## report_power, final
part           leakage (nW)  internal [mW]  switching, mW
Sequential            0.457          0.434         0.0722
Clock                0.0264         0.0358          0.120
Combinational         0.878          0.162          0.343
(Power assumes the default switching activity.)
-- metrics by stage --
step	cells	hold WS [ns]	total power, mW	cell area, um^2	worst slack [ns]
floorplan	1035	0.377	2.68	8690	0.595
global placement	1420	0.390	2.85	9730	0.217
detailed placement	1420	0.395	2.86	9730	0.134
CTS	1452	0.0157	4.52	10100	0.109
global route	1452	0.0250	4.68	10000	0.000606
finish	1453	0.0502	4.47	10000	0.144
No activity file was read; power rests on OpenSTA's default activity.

▶ What is required
The answer should be the entries, given again without a single difference.

▶ Result for this exercise
## report_power, final
part           leakage (nW)  internal [mW]  switching, mW
Sequential            0.457          0.434         0.0722
Clock                0.0264         0.0358          0.120
Combinational         0.878          0.162          0.343
(Power assumes the default switching activity.)
-- metrics by stage --
step	cells	hold WS [ns]	total power, mW	cell area, um^2	worst slack [ns]
floorplan	1035	0.377	2.68	8690	0.595
global placement	1420	0.390	2.85	9730	0.217
detailed placement	1420	0.395	2.86	9730	0.134
CTS	1452	0.0157	4.52	10100	0.109
global route	1452	0.0250	4.68	10000	0.000606
finish	1453	0.0502	4.47	10000	0.144
No activity file was read; power rests on OpenSTA's default activity.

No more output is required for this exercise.